Amongst current treatment methods, folate metabolism is known as one of the best targets for drug development [4]. It includes two important enzymes, dihydrofolate reductase-thymidinesynthase (DHFR-TS) and dihydropteroate synthase. The inhibition of these two enzymes might abrogate essential folate cofactors for DNA synthesis and metabolism of several amino acids [5]. Up to date, many antifolate drugs have been developed for the treatment; however, it is increasingly susceptible to the resistance in malaria parasite. Mutations occur in the active site of the two enzymes, directly affecting the binding ability of drugs and resulting in diminished long-term efficiency [6]. In addition, these types of drugs were reported to have several side effects on bone marrow, skin, and hair [7]. Due to the burden this disease causes to the health and social systems, more novel agents are still in urgent need, especially the one originated from natural sources with less side effects during treatment. Cannabis sativa L. has been well studied in terms of chemical composition with hundreds of compounds being identified so far and they are rich in cannabinoids, flavonoids, sophoroside, etc. Amongst them, several flavonoids were reported in previous studies for potential antimalarial activity [8,9], thus, suggesting this species is an interesting natural source for further investigation. In this study, a set of 125 compounds from Cannabis sativa L. were assessed for drug-like and pharmacokinetic properties and then, molecular docking study was conducted against enzyme pfDHFR-TS to find potential inhibitors for further drug development.
2 Experimental methods
2.1 Protein and ligand preparation
Among 14 structures of enzyme pfDHFR-TS available from Protein Data Bank (RCSB PDB), the best structure with PDB ID: 1J3I was selected for research with a resolution of 2.33 Å [10,11]. The protein structure was prepared using the Graphical User Interface program named Autodock Tools to produce accurate representation of amino acid residues in terms of ionization and tautomeric states [12]. Procedures of the protein preparation process included removal of water molecules, addition of polar hydrogen atoms, and assignment of Kollman united atom partial charges and salvation parameters. Obtained atomic coordinates of the protein were then exported into a PDBQT file which will be used for execution of AutoGrid and AutoDock.

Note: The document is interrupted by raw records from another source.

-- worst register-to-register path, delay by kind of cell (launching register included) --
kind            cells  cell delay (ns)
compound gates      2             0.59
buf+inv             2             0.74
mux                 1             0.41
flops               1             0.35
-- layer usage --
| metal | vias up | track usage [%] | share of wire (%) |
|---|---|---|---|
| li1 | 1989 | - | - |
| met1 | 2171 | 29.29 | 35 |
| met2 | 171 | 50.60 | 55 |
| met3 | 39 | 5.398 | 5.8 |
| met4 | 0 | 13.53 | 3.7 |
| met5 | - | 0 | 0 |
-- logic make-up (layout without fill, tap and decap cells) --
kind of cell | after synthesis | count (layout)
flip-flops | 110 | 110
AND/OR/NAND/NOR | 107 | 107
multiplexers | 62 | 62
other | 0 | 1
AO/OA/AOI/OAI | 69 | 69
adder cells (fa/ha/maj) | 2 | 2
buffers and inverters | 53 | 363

The chemical structure of 125 compounds isolated from Cannabis Sativa L. were collected from published literature [8,9,13] (Figure S1). Chemical structures of these compounds were visualized using Marvin software. The 3D structure of the compounds were built using Pymol 2.2.2 [14]. The energy minimization was carried out using Gabedit 2.5.0 [15]. Open bioactivity prediction online server Molinspiration and ProTox-II were utilized to evaluate the drug-like properties and the acute toxicity of all the research compounds.
2.1.1 Docking using AutoDock4.2.6
A computer equipped with Intel®CoreTM i7-9700K CPU @ 3.60 GHz, with 32 GB DDR4 RAM, was utilized to perform docking runs. Docking results were analyzed by different packages including PyMOL [14], Discovery Studio Visualizer [16], LigPlus [17], and Maestro [18]. Distances of hydrogen bonds between the hydrogen and its assumed binding partner were calculated based on the analyzed result.

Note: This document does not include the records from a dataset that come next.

[src/rtl/multi_button_debouncer_pkg.sv]
// Shared types, default parameters and helpers for the keypad debouncer.
package button_pkg;

  // Per-channel hold tracker: released, held before long-press, auto-repeating.
  typedef enum logic [1:0] {
    IDLE   = 2'd0,
    HOLD   = 2'd1,
    REPEAT = 2'd2
  } hold_state_t;

  localparam int DEF_N_CH         = 4;
  localparam int DEF_SYNC_STAGES  = 2;
  localparam int DEF_MAX_COUNT    = 16;
  localparam int DEF_LONG_COUNT   = 500;
  localparam int DEF_REPEAT_COUNT = 100;

  // Counter width able to hold 0..value-1, never narrower than one bit.
  function automatic int cnt_width(input int value);
    int w;
    w = $clog2(value);
    return (w < 1) ? 1 : w;
  endfunction

endpackage

[src/rtl/multi_button_debouncer_if.sv]
// Bundle of tick, raw keys and all per-channel debounced outputs.
interface multi_button_debouncer_if #(
  parameter int N_CH = 4
);

  logic            tick;
  logic [N_CH-1:0] in;
  logic [N_CH-1:0] out;
  logic [N_CH-1:0] edj;
  logic [N_CH-1:0] rise;
  logic [N_CH-1:0] fall;
  logic [N_CH-1:0] long_press;
  logic [N_CH-1:0] repeat_pulse;

  // Keypad side: supplies the tick and raw pins, consumes key events.
  modport master (
    output tick, in,
    input  out, edj, rise, fall, long_press, repeat_pulse
  );

  // Debouncer side.
  modport slave (
    input  tick, in,
    output out, edj, rise, fall, long_press, repeat_pulse
  );

endinterface

[src/rtl/multi_button_debouncer_channel.sv]
// One key: synchroniser, tick-gated debounce counter and long-press/repeat FSM.
module debounce_channel
  import button_pkg::*;
#(
  parameter int SYNC_STAGES  = DEF_SYNC_STAGES,
  parameter int MAX_COUNT    = DEF_MAX_COUNT,
  parameter int LONG_COUNT   = DEF_LONG_COUNT,
  parameter int REPEAT_COUNT = DEF_REPEAT_COUNT
) (
  input  logic clk,
  input  logic rst,
  input  logic tick,
  input  logic in_raw,
  output logic out,
  output logic edj,
  output logic rise,
  output logic fall,
  output logic long_press,
  output logic repeat_pulse
);

  localparam int CW = cnt_width(MAX_COUNT);
  localparam int HW = cnt_width(LONG_COUNT);
  localparam int RW = cnt_width(REPEAT_COUNT);

  localparam logic [CW-1:0] CNT_LAST  = CW'(MAX_COUNT - 1);
  localparam logic [HW-1:0] HOLD_LAST = HW'(LONG_COUNT - 1);
  localparam logic [RW-1:0] REP_LAST  = RW'(REPEAT_COUNT - 1);

  logic [SYNC_STAGES-1:0] sync_q;
  logic                   in_s;

  logic [CW-1:0] cnt_q, cnt_d;
  logic          out_q, out_d;
  logic          rise_d, fall_d;

  hold_state_t   state_q, state_d;
  logic [HW-1:0] hold_q, hold_d;
  logic [RW-1:0] rep_q, rep_d;
  logic          long_d, rpt_d;

  logic edj_q, rise_q, fall_q, long_q, rpt_q;

  assign in_s = sync_q[SYNC_STAGES-1];

  // Metastability chain for the asynchronous key pin; runs every clock.
  always_ff @(posedge clk or posedge rst) begin
    if (rst) sync_q <= '0;
    else     sync_q <= {sync_q[SYNC_STAGES-2:0], in_raw};
  end

  // Debounce decision: accept the new level after MAX_COUNT consecutive differing ticks.
  always_comb begin
    cnt_d  = cnt_q;
    out_d  = out_q;
    rise_d = 1'b0;
    fall_d = 1'b0;
    if (tick) begin
      if (cnt_q == CNT_LAST) begin
        out_d  = in_s;
        cnt_d  = '0;
        rise_d = in_s & ~out_q;
        fall_d = ~in_s & out_q;
      end else if (in_s != out_q) begin
        cnt_d = cnt_q + CW'(1);
      end else begin
        cnt_d = '0;
      end
    end
  end

  // Hold FSM next state: a release always wins and silences further pulses.
  always_comb begin
    state_d = state_q;
    hold_d  = hold_q;
    rep_d   = rep_q;
    long_d  = 1'b0;
    rpt_d   = 1'b0;
    if (fall_d) begin
      state_d = IDLE;
      hold_d  = '0;
      rep_d   = '0;
    end else begin
      unique case (state_q)
        IDLE: begin
          if (rise_d) begin
            state_d = HOLD;
            hold_d  = '0;
            rpt_d   = 1'b1;
          end
        end
        HOLD: begin
          if (tick) begin
            if (hold_q == HOLD_LAST) begin
              long_d  = 1'b1;
              rpt_d   = 1'b1;
              hold_d  = '0;
              rep_d   = '0;
              state_d = REPEAT;
            end else begin
              hold_d = hold_q + HW'(1);
            end
          end
        end
        REPEAT: begin
          if (tick) begin
            if (rep_q == REP_LAST) begin
              rpt_d = 1'b1;
              rep_d = '0;
            end else begin
              rep_d = rep_q + RW'(1);
            end
          end
        end
        default: begin
          state_d = IDLE;
          hold_d  = '0;
          rep_d   = '0;
        end
      endcase
    end
  end

  // Debounce counter, level and single-clock edge pulses.
  always_ff @(posedge clk or posedge rst) begin
    if (rst) begin
      cnt_q  <= '0;
      out_q  <= 1'b0;
      edj_q  <= 1'b0;
      rise_q <= 1'b0;
      fall_q <= 1'b0;
    end else begin
      cnt_q  <= cnt_d;
      out_q  <= out_d;
      edj_q  <= rise_d | fall_d;
      rise_q <= rise_d;
      fall_q <= fall_d;
    end
  end

  // Hold FSM state, its counters and its single-clock pulses.
  always_ff @(posedge clk or posedge rst) begin
    if (rst) begin
      state_q <= IDLE;
      hold_q  <= '0;
      rep_q   <= '0;
      long_q  <= 1'b0;
      rpt_q   <= 1'b0;
    end else begin
      state_q <= state_d;
      hold_q  <= hold_d;
      rep_q   <= rep_d;
      long_q  <= long_d;
      rpt_q   <= rpt_d;
    end
  end

  assign out          = out_q;
  assign edj          = edj_q;
  assign rise         = rise_q;
  assign fall         = fall_q;
  assign long_press   = long_q;
  assign repeat_pulse = rpt_q;

endmodule

[src/rtl/multi_button_debouncer.sv]
// N independent key debouncers sharing one tick enable.
module multi_button_debouncer
  import button_pkg::*;
#(
  parameter int N_CH         = DEF_N_CH,
  parameter int SYNC_STAGES  = DEF_SYNC_STAGES,
  parameter int MAX_COUNT    = DEF_MAX_COUNT,
  parameter int LONG_COUNT   = DEF_LONG_COUNT,
  parameter int REPEAT_COUNT = DEF_REPEAT_COUNT
) (
  input logic                     clk,
  input logic                     rst,
  multi_button_debouncer_if.slave bus
);

  // One channel per key; no interaction between channels.
  for (genvar i = 0; i < N_CH; i++) begin : g_ch
    debounce_channel #(
      .SYNC_STAGES  (SYNC_STAGES),
      .MAX_COUNT    (MAX_COUNT),
      .LONG_COUNT   (LONG_COUNT),
      .REPEAT_COUNT (REPEAT_COUNT)
    ) u_ch (
      .clk          (clk),
      .rst          (rst),
      .tick         (bus.tick),
      .in_raw       (bus.in[i]),
      .out          (bus.out[i]),
      .edj          (bus.edj[i]),
      .rise         (bus.rise[i]),
      .fall         (bus.fall[i]),
      .long_press   (bus.long_press[i]),
      .repeat_pulse (bus.repeat_pulse[i])
    );
  end

endmodule

[src/flat_wrapper.sv]
// flat-port wrapper written by rule: the top's interface ports become plain ports
module multi_button_debouncer_flat import button_pkg::*;
#(
  parameter int N_CH         = DEF_N_CH,
  parameter int SYNC_STAGES  = DEF_SYNC_STAGES,
  parameter int MAX_COUNT    = DEF_MAX_COUNT,
  parameter int LONG_COUNT   = DEF_LONG_COUNT,
  parameter int REPEAT_COUNT = DEF_REPEAT_COUNT
)
  (clk, rst, bus_tick, bus_in, bus_out, bus_edj, bus_rise, bus_fall, bus_long_press, bus_repeat_pulse);
  multi_button_debouncer_if #(.N_CH(N_CH)) bus_i ();
  input logic clk;
  input logic rst;
  input wire logic [$bits(bus_i.tick)-1:0] bus_tick;
  input wire logic [$bits(bus_i.in)-1:0] bus_in;
  output wire logic [$bits(bus_i.out)-1:0] bus_out;
  output wire logic [$bits(bus_i.edj)-1:0] bus_edj;
  output wire logic [$bits(bus_i.rise)-1:0] bus_rise;
  output wire logic [$bits(bus_i.fall)-1:0] bus_fall;
  output wire logic [$bits(bus_i.long_press)-1:0] bus_long_press;
  output wire logic [$bits(bus_i.repeat_pulse)-1:0] bus_repeat_pulse;
  assign bus_i.tick = bus_tick;
  assign bus_i.in = bus_in;
  assign bus_out = bus_i.out;
  assign bus_edj = bus_i.edj;
  assign bus_rise = bus_i.rise;
  assign bus_fall = bus_i.fall;
  assign bus_long_press = bus_i.long_press;
  assign bus_repeat_pulse = bus_i.repeat_pulse;
  multi_button_debouncer #(.N_CH(N_CH), .SYNC_STAGES(SYNC_STAGES), .MAX_COUNT(MAX_COUNT), .LONG_COUNT(LONG_COUNT), .REPEAT_COUNT(REPEAT_COUNT)) u_core (.clk(clk), .rst(rst), .bus(bus_i));
endmodule
[config.mk]
export PLATFORM = sky130hd
export DESIGN_NAME = multi_button_debouncer_flat
export DESIGN_NICKNAME = d
export VERILOG_FILES = /design/src/rtl/multi_button_debouncer_pkg.sv /design/src/rtl/multi_button_debouncer_if.sv /design/src/rtl/multi_button_debouncer_channel.sv /design/src/rtl/multi_button_debouncer.sv /design/src/flat_wrapper.sv
export SDC_FILE = /design/constraint.sdc
export NUM_CORES = 1
export LEC_CHECK = 0
export ABC_AREA = 1
export BUFFER_PORTS_ARGS = -buffer_cell sky130_fd_sc_hd__buf_2
export CORE_MARGIN = 2
export CORE_UTILIZATION = 25
export CTS_CLUSTER_DIAMETER = 100
export DETAILED_ROUTE_END_ITERATION = 16
export GPL_TIMING_DRIVEN = 0
export SETUP_SLACK_MARGIN = 0.2
export SYNTH_ARGS = -nofsm -noshare
export SYNTH_HDL_FRONTEND = slang
export SYNTH_SLANG_ARGS = --single-unit
[constraint.sdc]
create_clock -name clk -period 7 [get_ports clk]
set_input_delay 1.4 -clock clk [delete_from_list [all_inputs] [get_ports clk]]
set_output_delay 1.4 -clock clk [all_outputs]
set_load 0.02 [all_outputs]
Word level (Yosys, flattened, before mapping)
Cells that the tools add are included.

Add/sub/neg operators: 12. Multipliers: 0. Div/mod/pow operators: 0. Magnitude comparators: 0. Equal/unequal tests: 48. Shift operators: 0. Mux-type cells: 124. Bitwise gates (word level): 20. Reductions and logical operators: 20.

Operator list (count): 9-bit two-way mux (16); 7-bit two-way mux (20); 9-bit case mux with 3 select lines (4); 7-bit case mux with 3 select lines (4); 1-bit two-way mux (48); 3-bit inequality test (second input constant) (16); 9-bit by 1-bit adder with 9-bit output (second input constant) (4); 9-bit == test (second input constant) (4); 2-bit two-way mux (16); 4-bit two-way mux (8); 4-bit AND reduction (8); 7-bit by 1-bit adder with 7-bit output (second input constant) (4); 7-bit == test (second input constant) (4); 2-bit case mux with 3 select lines (4); 4-bit by 1-bit adder with 4-bit output (second input constant) (4); 4-bit == test (second input constant) (4); 2-bit inequality test (second input constant) (8); 1-bit case mux with 3 select lines (4); 3-bit AND reduction (4); 1-bit AND (8); 2-bit by 1-bit == test with 1-bit output (second input constant) (4); 2-bit == test (second input constant) (4); 2-bit logical NOT (4); 1-bit inverter (8); other kinds (3) (12).

Bits in registers: 120. Latch bits: 0. RAM bits: 0. Memory bits (read-only): 0. Input bits: 7. Logic and storage cells: 268. Memories kept: 0.

Depth between registers and ports, before layout
Gate-level depths: netlist (run 1).

Word-level depth: 7. Gate-level depth with buffers: 10.

Cells and area by module
Synthesis (run 1) repeated with hierarchy kept, for this count alone.

Cell total of the unflattened synthesis: 899. Area total of the unflattened synthesis: 6931.6 sq um.

By module, submodules not included: debounce_channel (u_core.g_ch[0].u_ch ...) (times used 2, cells an instance 227, area an instance 1745.4 sq um, seq. area each 750.7 sq um); debounce_channel (u_core.g_ch[3].u_ch) (times used 1, cells an instance 228, area an instance 1730.4 sq um, seq. area each 750.7 sq um); debounce_channel (u_core.g_ch[1].u_ch) (times used 1, cells an instance 217, area an instance 1710.4 sq um, seq. area each 750.7 sq um).

Worst setup path before layout (run 1)
OpenSTA, ideal clock, no wires.

Path kind: input to register. From: input bus_tick. To: register u_core.g_ch[3].u_ch.hold_q[3]. Arrival time: 2282 ps. Required time: 6882 ps. Path slack: 4600 ps. Stages: 9. Cells stage by stage: inv_2 -> buf_6 -> nor2_4 -> nand2_2 -> nand2_2 -> nand3_4 -> buf_6 -> nand2_1 -> o21ai_2.

Cells in the longest elaborated chain, start to end: 3.

RTL lines: from (decl) (line flat_wrapper.sv:14) `input wire logic [$bits(bus_i.tick)-1:0] bus_tick;`; 1-bit two-way mux (line multi_button_debouncer_channel.sv:58) `if (tick) begin`; 3-bit inequality test (no source line) or 2-bit inequality test (tied branches); 3-bit AND reduction (no source line); to (signal assigned) (line multi_button_debouncer_channel.sv:151) `hold_q <= hold_d;`; to (decl) (line multi_button_debouncer_channel.sv:38) `logic [HW-1:0] hold_q, hold_d;`.

Parallel ways exist; a longest one is shown, timed or not. A chain may end at the register's enable or synchronous reset.

Worst setup path in the final report (run 1)
From: register u_core.g_ch[1].u_ch.out_q. To: output bus_out[1].

RTL lines: from (decl) (line multi_button_debouncer_channel.sv:34) `logic out_q, out_d;`; from (signal assigned) (line multi_button_debouncer_channel.sv:134) `out_q <= out_d;`; to (decl) (line flat_wrapper.sv:16) `output wire logic [$bits(bus_i.out)-1:0] bus_out;`.

No word-level cell between the ends.

==> flow_summary.json, run 1 <==
{
  "synth_area_sq_um": 6924,
  "port_buffers": 30,
  "cts_resized": 0,
  "clock_sinks": 120,
  "start_util_pct": 25.55,
  "gp_congestion": 0.7944,
  "power_density_nw_per_um2": 274.8,
  "avgSynthCellArea_sq_um": 7.559,
  "dieArea_sq_um": 29040,
  "synth_fp_nets": 943,
  "crit_arrival_ns": 1.12,
  "max_freq_mhz": 397.2,
  "max_slew_margin_pct": 67.73,
  "core_sq_um": 27100,
  "reg2reg_slack_ns": 5.10,
  "grt_pass1_vias": 5401,
  "die_x_um": 170.4,
  "groute.usage.overall_pct": 10.46,
  "yosysTopAreaCell": "dfrtp_1",
  "grt_max_degree": 73,
  "critical_path.max_fanout": 3,
  "ant_nets": 0,
  "leakagePower_nw": 4.124,
  "timing_hold_violations_final": 0,
  "outcome": "finished clean",
  "synth_enable_flop_cells": 0,
  "cts-root-buf": "clkbuf_16",
  "fin_crit_sh_pct": 35.97,
  "power.total_mw": 2.254,
  "rsz0062_at_grt": "false",
  "via_count": 5725,
  "htree_levels": 4,
  "crit_path_start_kind": "flop",
  "core.rowCount": 60,
  "antenna_found_initial": 1,
  "skew_ns": 0.01111,
  "dr.pass1.iters": 4,
  "cts-hold-fix-buffers": 0,
  "dpl-instance-area_sq_um": 7572,
  "ys_warn_count": 0,
  "drv_slew": 0,
  "synth_area_leaders": "dfrtp_1, nand2_1, inv_1",
  "io_pins": 31,
  "synthFlopType": "dfrtp_1",
  "grt_overflow": 0,
  "vdd_drop_max_uv": 152.4,
  "die_h_um": 170.4,
  "fill_cells": 2847,
  "hold_class": "reg2reg",
  "grt_first_pass_wirelength_um": 24780,
  "yosys_register_bits": 120,
  "final_cell_area_sq_um": 8202,
  "routed_via_density": 4.238,
  "worstMarginPinSlew_ns": 0.4840,
  "numCtsBuffers": 17,
  "drtIter0Drc": 378,
  "postCtsSetupBuffers": 0,
  "drv_cap": 0,
  "routed_wl_um": 13920,
  "syn_to_final_growth_pct": 18.45,
  "ys_types": 31,
  "synthCells": 916,
  "worst_slack_ns": 4.482,
  "cp_data_required_time_ns": 5.60,
  "synthDominantCellAreaShare_pct": 43.37,
  "drive_above_1_share_pct": 14.81,
  "cts_tree": "built",
  "multi_input_area_sq_um": 3189,
  "clock_latency_ns": 0.42,
  "async_reset_ff_share_pct": 100.0,
  "period_needed_ns": 2.518,
  "route.detailed.drc": 0,
  "seqCellArea_sq_um": 3003,
  "wl_per_cell_um": 10.30,
  "tns_ns": 0,
  "dp_hpwl_um": 9819,
  "diodes": 0,
  "worstSetupPathType": "reg2out",
  "endpoint_kind": "primary output",
  "ctsLongestPathBuffers": 2,
  "yosysSeqAreaShare_pct": 43.37,
  "pre_cts_ws_ns": 4.205,
  "path_clk_slew_ns": 0.06,
  "nets": 993,
  "setup_viol": 0
}
[worst paths after layout]
kind,start,to,cells past startpoint
setup / recovery,u_core.g_ch[1].u_ch.out,bus_out[1],2
hold / removal,u_core.g_ch[0].u_ch.sync_q[0],u_core.g_ch[0].u_ch.sync_q[1],0
setup reg to reg,u_core.g_ch[2].u_ch.cnt_q[0],u_core.g_ch[2].u_ch.rep_q[5],10
hold reg to reg,u_core.g_ch[0].u_ch.sync_q[0],u_core.g_ch[0].u_ch.sync_q[1],0
max in group asynchronous,rst,u_core.g_ch[3].u_ch.cnt_q[1],3
min in group asynchronous,rst,u_core.g_ch[0].u_ch.long_press,2
[placed cells by master (no fill, tap or decap), types with 5 or more instances in the layout]
master / synthesis / layout
a21oi_1: 10 / 10
buf_2: 3 / 33
buf_4: 27 / 27
buf_6: 5 / 5
clkbuf_16: 0 / 17
dfrtp_1: 120 / 120
ha_1: 20 / 20
inv_1: 118 / 117
nand2_1: 296 / 296
nand3_1: 58 / 58
nand3_2: 9 / 9
nand4_1: 18 / 18
nor2_1: 99 / 99
nor2_2: 6 / 6
nor3_1: 6 / 6
o21ai_0: 27 / 27
o21ai_1: 22 / 22
o21ai_2: 20 / 20
xnor2_1: 5 / 5
xor2_1: 14 / 14
[power by group]
| group | total, mW | switching [mW] | internal, mW |
|---|---|---|---|
| sequential | 0.839 | 0.0765 | 0.763 |
| clock | 0.929 | 0.316 | 0.613 |
| combinational | 0.486 | 0.323 | 0.163 |
| total | 2.25 | 0.716 | 1.54 |
[critical path, cell delays in order, from the launching register on]
cell,delay (ns)
dfrtp_1,0.40
buf_4,0.15
buf_2,0.15
[routing by layer]
metal  part of all wire, %  global-route usage (%)
met2                    47                   16.76
met4                   1.8                   5.054
met3                   3.1                   2.512
met5                  0.11                       0
met1                    48                   13.22
[registers in the layout (all words and copies together) (netlist names)]
signal                         cells
u_core.g_ch.u_ch.rise              4
u_core.g_ch.u_ch.fall              4
u_core.g_ch.u_ch.cnt_q            16
u_core.g_ch.u_ch.long_press        4
u_core.g_ch.u_ch.hold_q           36
u_core.g_ch.u_ch.rep_q            28
u_core.g_ch.u_ch.repeat_pulse      4
u_core.g_ch.u_ch.edj               4
u_core.g_ch.u_ch.state_q           8
u_core.g_ch.u_ch.out               4
u_core.g_ch.u_ch.sync_q            8
[cell families after synthesis]
family	share of synthesized area (%)
AO/OA/AOI/OAI	8.331
XOR/XNOR	2.403
adder cells (fa/ha/maj)	3.614
buffers and inverters	10.57
flip-flops	43.37
AND/OR/NAND/NOR	31.71
[layout make-up]
cell class | instances | area share (%)
Tap cell | 372 | 5.675
Clock inverter | 12 | 2.105
Sequential cell | 120 | 36.61
Buffer | 38 | 3.478
Clock buffer | 20 | 5.568
Multi-Input combinational cell | 639 | 38.89
Inverter | 119 | 5.507
Timing Repair Buffer | 31 | 2.166
[synth_stat cells (5+ instances only)]
| master | instances |
|---|---|
| a21oi_1 | 10 |
| nand2_1 | 296 |
| nor2_1 | 99 |
| inv_1 | 118 |
| buf_4 | 27 |
| nand4_1 | 18 |
| xor2_1 | 14 |
| buf_6 | 5 |
| nand3_1 | 58 |
| o21ai_1 | 22 |
| o21ai_0 | 27 |
| dfrtp_1 | 120 |
| nor2_2 | 6 |
| ha_1 | 20 |
| nand3_2 | 9 |
| xnor2_1 | 5 |
| nor3_1 | 6 |
| o21ai_2 | 20 |
[through the flow]
| stage | utilization [%] | cells | hold slack, ns |
|---|---|---|---|
| final | 30.26 | 1351 | 0.3485 |
| after global routing | 30.26 | 1351 | 0.3543 |
| after CTS | 30.26 | 1351 | 0.3525 |
| after detailed placement | 27.94 | 1319 | 0.3396 |
| after global placement | 27.82 | 1318 | 0.3370 |
| after floorplan | - | 916 | 0.3312 |
Note: power is estimated with default switching activity, not from simulation.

Compilation of AutoDock4.2.6 and docking was performed under Ubuntu-Linux 14.04.6 LTS operating system [11]. The grid box that encloses amino acid domains had dimensions of 62 × 68 × 72 Å (x × y × z) with grid spacing of 0.375 Å. AutoGrid and AutoDock was used to calculate the pre-calculated binding affinity of each ligand’s atom type and to perform molecular docking simulation, respectively. The parameters of the Lamarckian genetic algorithm were: 50 runs; elitism of 1; the mutation rate of 0.02; the population size of 300; a crossover rate of 0.80; number of generations of 27,000; the energy evaluations of 50,000,000, and the root-mean-square cluster tolerance was set to 2.0 Å in each run. The ligand conformation with the lowest free energy of binding, chosen from the most favored cluster, was selected for further analysis.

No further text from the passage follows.